Even the rest of the world can not believe why we are not exploting that.

In addiction, the nuclear plants will take more than 5 years to be finish.

So we need to wait 5 years to get some energy of this huge investment?

The answer is easy, corruptions and arrangements.

http://www.renewableenergyworld.com/rea/news/article/2009/12/wind-power-in-argentina-ready-for-take-off

1. I'm saying it's a tiny insignificant local pollution problem. There are a gazillion tons of a gazillion dangerous things put into our environment and into our water supply. Radioactive waste is no different, except people usually take alot more care with that.

2. Noone is gonna let nuclear waste lie unprotected in a football field ffs. It was an example of the physical size of the problem. If terrorists can fly brazenly across X country and drop bombs, then they could just as well drop the bomb directly on the government of x country or any boatload of population centers. Rather than something encased in concrete.

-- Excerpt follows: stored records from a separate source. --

**config.mk**
```make
export PLATFORM = sky130hd
export DESIGN_NAME = nvi_slave
export DESIGN_NICKNAME = d
export VERILOG_FILES = /design/src/core/nvi_fifo.sv /design/src/pkg/nvi_pkg.sv /design/src/core/nvi_slave.sv
export VERILOG_INCLUDE_DIRS = /design/src /design/src/pkg
export SDC_FILE = /design/constraint.sdc
export NUM_CORES = 1
export LEC_CHECK = 0
export BUFFER_PORTS_ARGS = -buffer_cell sky130_fd_sc_hd__buf_2
export CORE_MARGIN = 2
export CORE_UTILIZATION = 50
export DETAILED_ROUTE_END_ITERATION = 10
export PLACE_DENSITY = 0.7
export SYNTH_ARGS = -nofsm -noshare
export SYNTH_HDL_FRONTEND = slang
export SYNTH_SLANG_ARGS = --single-unit
export TNS_END_PERCENT = 10
```
**constraint.sdc**
```tcl
create_clock -name i_clk -period 4.4 [get_ports i_clk]
set_input_delay 0.88 -clock i_clk [delete_from_list [all_inputs] [get_ports i_clk]]
set_output_delay 0.88 -clock i_clk [all_outputs]
set_load 0.005 [all_outputs]
```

3. What are the enviromental consequences of mining rawmaterials, produce, transport, deploy and maintain enough windmills and solarpanels to make a significant contribution to the worlds electrical use?

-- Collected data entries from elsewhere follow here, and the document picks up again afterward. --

<file path="config.mk">
export PLATFORM = sky130hd
export DESIGN_NAME = scp_sim_unit_flat
export DESIGN_NICKNAME = d
export VERILOG_FILES = /design/src/hw/scp_pkg.sv /design/src/hw/scp_link_if.sv /design/src/hw/scp_sim_unit.sv /design/src/flat_wrapper.sv
export SDC_FILE = /design/constraint.sdc
export NUM_CORES = 1
export LEC_CHECK = 0
export BUFFER_PORTS_ARGS = -buffer_cell sky130_fd_sc_hd__buf_2
export CORE_AREA = 5 5 111 113
export CTS_BUF_LIST = sky130_fd_sc_hd__clkbuf_16
export DETAILED_ROUTE_END_ITERATION = 8
export DIE_AREA = 0 0 116 118
export GPL_TIMING_DRIVEN = 0
export SKIP_CTS_REPAIR_TIMING = 1
export SLEW_MARGIN = 20
export SYNTH_ARGS = -nofsm -noshare
export SYNTH_HDL_FRONTEND = slang
export SYNTH_SLANG_ARGS = --single-unit
</file>
<file path="constraint.sdc">
create_clock -name sys_clk -period 3.8 [get_ports sys_clk]
set_input_delay 0.76 -clock sys_clk [delete_from_list [all_inputs] [get_ports sys_clk]]
set_output_delay 0.76 -clock sys_clk [all_outputs]
set_load 0.01 [all_outputs]
</file>
<file path="src/hw/scp_pkg.sv">
// Shared constants and types for the clock and power source-select unit
package scp_pkg;
  // Device register indices on the link register port
  localparam logic [7:0] DAC_SYNC_IDX = 8'h19;
  localparam logic [7:0] TIMER_A_SEL_IDX = 8'h1a;
  localparam logic [7:0] CLK_EN_IDX = 8'h1b;
  localparam logic [7:0] STOP_DIS_IDX = 8'h1c;
  localparam logic [7:0] HS_SEL_IDX = 8'h1d;
  localparam logic [7:0] STATUS_IDX = 8'h1e;
  // Writable-bit masks; reserved bits stay zero
  localparam logic [15:0] DAC_SYNC_MASK = 16'h0077;
  localparam logic [15:0] TIMER_A_SEL_MASK = 16'h1110;
  localparam logic [15:0] CLK_EN_MASK = 16'h00ff;
  localparam logic [15:0] STOP_DIS_MASK = 16'h00ff;
  localparam logic [15:0] HS_SEL_MASK = 16'h000f;
  // Reset values
  localparam logic [15:0] SEL_RESET = 16'h0000;
  localparam logic [15:0] CLK_EN_RESET = 16'h00ff;
  localparam logic [15:0] STOP_DIS_RESET = 16'h0000;
  localparam logic [15:0] HS_SEL_RESET = 16'h0000;
  // Field positions
  localparam int DAC0_SYNC_POS = 0;
  localparam int DAC1_SYNC_POS = 4;
  localparam int TA1_SEL_POS = 4;
  localparam int TA2_SEL_POS = 8;
  localparam int TA3_SEL_POS = 12;
  localparam int HS_PWM_POS = 0;
  localparam int HS_QUAD_TIMER_A_POS = 1;
  // DAC sync source codes
  localparam logic [2:0] SYNC_INTERVAL_TIMER0 = 3'h0;
  localparam logic [2:0] SYNC_INTERVAL_TIMER1 = 3'h1;
  localparam logic [2:0] SYNC_INTERVAL_TIMER2 = 3'h2;
  localparam logic [2:0] SYNC_PWM = 3'h3;
  localparam logic [2:0] SYNC_TA0 = 3'h4;
  localparam logic [2:0] SYNC_TA1 = 3'h5;
  // Peripheral counts
  localparam int NUM_PERIPH = 8;
  localparam int NUM_HS = 4;
  // Watchdog divide ratio
  localparam int WDOG_DIV = 1024;
  localparam logic [9:0] WDOG_LAST = 10'(WDOG_DIV - 1);
  // Oscillator model: sys_clk cycles per oscillator edge, normal and standby
  localparam logic [7:0] OSC_DIV = 8'h04;
  localparam logic [7:0] OSC_STBY_DIV = 8'h28;
  // Controller register byte offsets on AXI4-Lite
  localparam logic [3:0] CTL_ADDR_OFF = 4'h0;
  localparam logic [3:0] CTL_DATA_OFF = 4'h4;
  localparam logic [3:0] CTL_CLKCFG_OFF = 4'h8;
  localparam logic [3:0] CTL_CMD_OFF = 4'hc;
  localparam logic [4:0] CLKCFG_RESET = 5'h03;
  localparam int CFG_PLL_PWR = 0;
  localparam int CFG_PLL_SEL = 1;
  localparam int CFG_OSC_STBY = 2;
  localparam int CFG_OSC_PD = 3;
  localparam int CFG_LREG_STBY = 4;
  localparam logic [1:0] RESP_OKAY = 2'h0;
  localparam logic [1:0] RESP_SLVERR = 2'h2;
  // Power modes
  typedef enum logic [1:0] {MODE_RUN, MODE_WAIT, MODE_STOP, MODE_POWERDOWN} scp_mode_e;
endpackage

</file>
<file path="src/hw/scp_link_if.sv">
// Link between the integration unit and its clock-source and core controller
`timescale 1ns/1ps
interface scp_link_if;
  logic regWrite;
  logic [7:0] regAddr;
  logic [15:0] regWrData;
  logic [15:0] regRdData;
  logic waitReq;
  logic stopReq;
  logic debugEntry;
  logic pllTick;
  logic oscTick;
  logic tripleTick;
  logic pllPowered;
  logic pllSelected;
  logic relaxOscStandby;
  logic relaxOscPowerDown;
  logic largeRegulatorStandby;
  logic [1:0] mode;
  logic standby;
  modport device (
    input regWrite, regAddr, regWrData, waitReq, stopReq, debugEntry,
    input pllTick, oscTick, tripleTick, pllPowered, pllSelected,
    input relaxOscStandby, relaxOscPowerDown, largeRegulatorStandby,
    output regRdData, mode, standby
  );
  modport ctrl (
    output regWrite, regAddr, regWrData, waitReq, stopReq, debugEntry,
    output pllTick, oscTick, tripleTick, pllPowered, pllSelected,
    output relaxOscStandby, relaxOscPowerDown, largeRegulatorStandby,
    input regRdData, mode, standby
  );
endinterface

</file>
<file path="src/hw/scp_sim_unit.sv">
// Integration unit: source selects, clock derivation and power modes
// What this block does
// - DAC1 sync field picks one of six sources
// - DAC0 sync field low bits, same coding
// - Timer A input 3: pin or PWM sync
// - Timer A input 2: pin or comparator B
// - Timer A input 1: pin or comparator A
// - Reserved bits written zero, read zero
// - PWM and Timer A share one clock rate
// - System clock is master clock halved, gated
// - Gated triple-rate clock for fast peripherals
// - PLL selected enables triple rate, else oscillator
// - Fast clocking only with PLL powered, selected
// - Per-peripheral clock enable stops its clock
// - Run keeps core, memory, peripheral clocks
// - Wait stops core; interrupt, debug, reset exit
// - Stop gates all; enabled wakeups exit
// - Stop-disable bit keeps peripheral clock in Stop
// - Standby set from PLL deselected, oscillator and regulator standby
// - Oscillator off in Standby: Power-Down, reset only
// - Wait or Stop allowed within Standby
// - Regulator standby only slow and PLL deselected
// - Watchdog ticks at oscillator over 1024
//
// Design decision made here: register access over AXI4-Lite.
`timescale 1ns/1ps
module scp_sim_unit (
  input wire logic sys_clk,
  input wire logic rst_n,
  input wire logic ce,
  scp_link_if.device link,
  input wire logic [2:0] intervalTimer,
  input wire logic pwmReloadSync,
  input wire logic [1:0] timerACh,
  input wire logic [3:1] timerAPin,
  input wire logic comparatorAOut,
  input wire logic comparatorBOut,
  input wire logic anyIrq,
  input wire logic [7:0] stopPeriphIrq,
  input wire logic lowVoltIrq,
  output logic [1:0] dacSync,
  output logic [3:1] timerAIn,
  output logic coreClkTick,
  output logic [7:0] periphClkTick,
  output logic [3:0] hsPeriphClkTick,
  output logic watchdogTick
);
  logic [15:0] dacSyncSel;
  logic [15:0] timerASel;
  logic [15:0] clkEn;
  logic [15:0] stopDis;
  logic [15:0] hsSel;
  logic [3:1] pinMeta;
  logic [3:1] pinSync;
  logic sysPhase;
  logic masterTick;
  logic sysTick;
  logic tripleOk;
  logic [9:0] wdogCnt;
  logic wakeStop;
  logic [15:0] next_rdData;
  scp_pkg::scp_mode_e mode;
  scp_pkg::scp_mode_e next_mode;

  // Register writes, reserved bits masked to zero
  always_ff @(posedge sys_clk or negedge rst_n) begin
    if (!rst_n) begin
      dacSyncSel <= scp_pkg::SEL_RESET;
      timerASel <= scp_pkg::SEL_RESET;
      clkEn <= scp_pkg::CLK_EN_RESET;
      stopDis <= scp_pkg::STOP_DIS_RESET;
      hsSel <= scp_pkg::HS_SEL_RESET;
    end else if (ce && link.regWrite) begin
      case (link.regAddr)
        scp_pkg::DAC_SYNC_IDX: dacSyncSel <= link.regWrData & scp_pkg::DAC_SYNC_MASK;
        scp_pkg::TIMER_A_SEL_IDX: timerASel <= link.regWrData & scp_pkg::TIMER_A_SEL_MASK;
        scp_pkg::CLK_EN_IDX: clkEn <= link.regWrData & scp_pkg::CLK_EN_MASK;
        scp_pkg::STOP_DIS_IDX: stopDis <= link.regWrData & scp_pkg::STOP_DIS_MASK;
        scp_pkg::HS_SEL_IDX: hsSel <= link.regWrData & scp_pkg::HS_SEL_MASK;
        default: ;
      endcase
    end
  end

  // Read data follows the addressed register one cycle later
  always_comb begin
    case (link.regAddr)
      scp_pkg::DAC_SYNC_IDX: next_rdData = dacSyncSel;
      scp_pkg::TIMER_A_SEL_IDX: next_rdData = timerASel;
      scp_pkg::CLK_EN_IDX: next_rdData = clkEn;
      scp_pkg::STOP_DIS_IDX: next_rdData = stopDis;
      scp_pkg::HS_SEL_IDX: next_rdData = hsSel;
      scp_pkg::STATUS_IDX: next_rdData = {13'h0000, link.standby, mode};
      default: next_rdData = 16'h0000;
    endcase
  end

  always_ff @(posedge sys_clk or negedge rst_n) begin
    if (!rst_n) begin
      link.regRdData <= 16'h0000;
    end else if (ce) begin
      link.regRdData <= next_rdData;
    end
  end

  // Two-flop synchroniser for Timer A pins
  always_ff @(posedge sys_clk or negedge rst_n) begin
    if (!rst_n) begin
      pinMeta <= 3'h0;
      pinSync <= 3'h0;
    end else if (ce) begin
      pinMeta <= timerAPin;
      pinSync <= pinMeta;
    end
  end

  // DAC sync source multiplexers, one per DAC
  for (genvar d = 0; d < 2; d++) begin : gDacSync
    logic [2:0] code;
    assign code = dacSyncSel[d * scp_pkg::DAC1_SYNC_POS +: 3];
    always_ff @(posedge sys_clk or negedge rst_n) begin
      if (!rst_n) begin
        dacSync[d] <= 1'b0;
      end else if (ce) begin
        case (code)
          scp_pkg::SYNC_INTERVAL_TIMER0: dacSync[d] <= intervalTimer[0];
          scp_pkg::SYNC_INTERVAL_TIMER1: dacSync[d] <= intervalTimer[1];
          scp_pkg::SYNC_INTERVAL_TIMER2: dacSync[d] <= intervalTimer[2];
          scp_pkg::SYNC_PWM: dacSync[d] <= pwmReloadSync;
          scp_pkg::SYNC_TA0: dacSync[d] <= timerACh[0];
          scp_pkg::SYNC_TA1: dacSync[d] <= timerACh[1];
          default: dacSync[d] <= 1'b0;
        endcase
      end
    end
  end

  // Timer A input multiplexers
  always_ff @(posedge sys_clk or negedge rst_n) begin
    if (!rst_n) begin
      timerAIn <= 3'h0;
    end else if (ce) begin
      timerAIn[1] <= timerASel[scp_pkg::TA1_SEL_POS] ? comparatorAOut : pinSync[1];
      timerAIn[2] <= timerASel[scp_pkg::TA2_SEL_POS] ? comparatorBOut : pinSync[2];
      timerAIn[3] <= timerASel[scp_pkg::TA3_SEL_POS] ? pwmReloadSync : pinSync[3];
    end
  end

  // Master clock source and triple-rate permission
  assign masterTick = link.pllSelected ? link.pllTick : link.oscTick;
  assign tripleOk = link.pllSelected && link.pllPowered;
  assign sysTick = masterTick && sysPhase;

  // Divide master clock by two
  always_ff @(posedge sys_clk or negedge rst_n) begin
    if (!rst_n) begin
      sysPhase <= 1'b0;
    end else if (ce && masterTick) begin
      sysPhase <= !sysPhase;
    end
  end

  // Wake sources for Stop: enabled peripherals, low voltage, debug
  assign wakeStop = |(stopPeriphIrq & stopDis[7:0]) || lowVoltIrq || link.debugEntry;

  // Power mode sequencing
  always_comb begin
    next_mode = mode;
    case (mode)
      scp_pkg::MODE_RUN: begin
        if (link.standby && link.relaxOscPowerDown) begin
          next_mode = scp_pkg::MODE_POWERDOWN;
        end else if (link.stopReq) begin
          next_mode = scp_pkg::MODE_STOP;
        end else if (link.waitReq) begin
          next_mode = scp_pkg::MODE_WAIT;
        end
      end
      scp_pkg::MODE_WAIT: begin
        if (anyIrq || link.debugEntry) begin
          next_mode = scp_pkg::MODE_RUN;
        end
      end
      scp_pkg::MODE_STOP: begin
        if (wakeStop) begin
          next_mode = scp_pkg::MODE_RUN;
        end
      end
      scp_pkg::MODE_POWERDOWN: next_mode = scp_pkg::MODE_POWERDOWN;
      default: next_mode = scp_pkg::MODE_RUN;
    endcase
  end

  always_ff @(posedge sys_clk or negedge rst_n) begin
    if (!rst_n) begin
      mode <= scp_pkg::MODE_RUN;
      link.standby <= 1'b0;
    end else if (ce) begin
      mode <= next_mode;
      link.standby <= !link.pllSelected && link.relaxOscStandby
        && link.largeRegulatorStandby;
    end
  end
  assign link.mode = mode;

  // Core and memory clock runs only in Run
  always_ff @(posedge sys_clk or negedge rst_n) begin
    if (!rst_n) begin
      coreClkTick <= 1'b0;
    end else if (ce) begin
      coreClkTick <= sysTick && mode == scp_pkg::MODE_RUN;
    end
  end

  // Per-peripheral system and fast clocks
  for (genvar i = 0; i < scp_pkg::NUM_PERIPH; i++) begin : gPeriph
    logic run;
    assign run = clkEn[i] && (mode == scp_pkg::MODE_RUN || mode == scp_pkg::MODE_WAIT
      || (mode == scp_pkg::MODE_STOP && stopDis[i]));
    always_ff @(posedge sys_clk or negedge rst_n) begin
      if (!rst_n) begin
        periphClkTick[i] <= 1'b0;
      end else if (ce) begin
        periphClkTick[i] <= sysTick && run;
      end
    end
    if (i < scp_pkg::NUM_HS) begin : gHs
      always_ff @(posedge sys_clk or negedge rst_n) begin
        if (!rst_n) begin
          hsPeriphClkTick[i] <= 1'b0;
        end else if (ce) begin
          hsPeriphClkTick[i] <= link.tripleTick && tripleOk && hsSel[i] && run;
        end
      end
    end
  end

  // Watchdog tick from oscillator divided by 1024
  always_ff @(posedge sys_clk or negedge rst_n) begin
    if (!rst_n) begin
      wdogCnt <= 10'h000;
      watchdogTick <= 1'b0;
    end else if (ce) begin
      watchdogTick <= link.oscTick && wdogCnt == scp_pkg::WDOG_LAST;
      if (link.oscTick) begin
        wdogCnt <= wdogCnt + 10'h001;
      end
    end
  end
endmodule

</file>
<file path="src/flat_wrapper.sv">
// flat-port wrapper written by rule: the top's interface ports become plain ports
module scp_sim_unit_flat 
  (sys_clk, rst_n, ce, intervalTimer, pwmReloadSync, timerACh, timerAPin, comparatorAOut, comparatorBOut, anyIrq, stopPeriphIrq, lowVoltIrq, dacSync, timerAIn, coreClkTick, periphClkTick, hsPeriphClkTick, watchdogTick, link_regWrite, link_regAddr, link_regWrData, link_waitReq, link_stopReq, link_debugEntry, link_pllTick, link_oscTick, link_tripleTick, link_pllPowered, link_pllSelected, link_relaxOscStandby, link_relaxOscPowerDown, link_largeRegulatorStandby, link_regRdData, link_mode, link_standby);
  scp_link_if link_i ();
  input wire logic sys_clk;
  input wire logic rst_n;
  input wire logic ce;
  input wire logic [2:0] intervalTimer;
  input wire logic pwmReloadSync;
  input wire logic [1:0] timerACh;
  input wire logic [3:1] timerAPin;
  input wire logic comparatorAOut;
  input wire logic comparatorBOut;
  input wire logic anyIrq;
  input wire logic [7:0] stopPeriphIrq;
  input wire logic lowVoltIrq;
  output logic [1:0] dacSync;
  output logic [3:1] timerAIn;
  output logic coreClkTick;
  output logic [7:0] periphClkTick;
  output logic [3:0] hsPeriphClkTick;
  output logic watchdogTick;
  input wire logic [$bits(link_i.regWrite)-1:0] link_regWrite;
  input wire logic [$bits(link_i.regAddr)-1:0] link_regAddr;
  input wire logic [$bits(link_i.regWrData)-1:0] link_regWrData;
  input wire logic [$bits(link_i.waitReq)-1:0] link_waitReq;
  input wire logic [$bits(link_i.stopReq)-1:0] link_stopReq;
  input wire logic [$bits(link_i.debugEntry)-1:0] link_debugEntry;
  input wire logic [$bits(link_i.pllTick)-1:0] link_pllTick;
  input wire logic [$bits(link_i.oscTick)-1:0] link_oscTick;
  input wire logic [$bits(link_i.tripleTick)-1:0] link_tripleTick;
  input wire logic [$bits(link_i.pllPowered)-1:0] link_pllPowered;
  input wire logic [$bits(link_i.pllSelected)-1:0] link_pllSelected;
  input wire logic [$bits(link_i.relaxOscStandby)-1:0] link_relaxOscStandby;
  input wire logic [$bits(link_i.relaxOscPowerDown)-1:0] link_relaxOscPowerDown;
  input wire logic [$bits(link_i.largeRegulatorStandby)-1:0] link_largeRegulatorStandby;
  output wire logic [$bits(link_i.regRdData)-1:0] link_regRdData;
  output wire logic [$bits(link_i.mode)-1:0] link_mode;
  output wire logic [$bits(link_i.standby)-1:0] link_standby;
  assign link_i.regWrite = link_regWrite;
  assign link_i.regAddr = link_regAddr;
  assign link_i.regWrData = link_regWrData;
  assign link_i.waitReq = link_waitReq;
  assign link_i.stopReq = link_stopReq;
  assign link_i.debugEntry = link_debugEntry;
  assign link_i.pllTick = link_pllTick;
  assign link_i.oscTick = link_oscTick;
  assign link_i.tripleTick = link_tripleTick;
  assign link_i.pllPowered = link_pllPowered;
  assign link_i.pllSelected = link_pllSelected;
  assign link_i.relaxOscStandby = link_relaxOscStandby;
  assign link_i.relaxOscPowerDown = link_relaxOscPowerDown;
  assign link_i.largeRegulatorStandby = link_largeRegulatorStandby;
  assign link_regRdData = link_i.regRdData;
  assign link_mode = link_i.mode;
  assign link_standby = link_i.standby;
  scp_sim_unit u_core (.sys_clk(sys_clk), .rst_n(rst_n), .ce(ce), .link(link_i), .intervalTimer(intervalTimer), .pwmReloadSync(pwmReloadSync), .timerACh(timerACh), .timerAPin(timerAPin), .comparatorAOut(comparatorAOut), .comparatorBOut(comparatorBOut), .anyIrq(anyIrq), .stopPeriphIrq(stopPeriphIrq), .lowVoltIrq(lowVoltIrq), .dacSync(dacSync), .timerAIn(timerAIn), .coreClkTick(coreClkTick), .periphClkTick(periphClkTick), .hsPeriphClkTick(hsPeriphClkTick), .watchdogTick(watchdogTick));
endmodule
</file>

4. The world wide electrical usage was 22,126 TeraWattHours in 2011. A relatively modern solar powerplant with day to night storage was built for 900 mio. euro in 2009... which translates to... 45,581,571,454,545 $ Though I believe that my original calculation was for more recent solar panel cost, but including degradation over time. Remember you have to double or triple the production for future energy usage.

The other calculation I'm not as sure off... I looked at the worlds largest windmill farm in china and it's estimated costs compaired to installation costs of relative new japanese reactors. The reason china is investing heavily in windpower and even more heavily in coal power, is that they need power now... and nuclear power, as you point out, takes time to build.

5. Yes, mass production can improve anything. You could do the same for nuclear energy. I don't believe "moores" law to be able to continue indefinately, as processors has allready shown and at some point solar panel technology will definately run into some diminishing returns in terms of price lowering.

6. I will just recommend the documentary pandora's promise on netflix or youtube, even if it is dumbed down.

I call it a pipedream.

7. What happens when a terrorist drops a bomb on a hydrodam? What is the enviromental damage of a multitude of hydro plants?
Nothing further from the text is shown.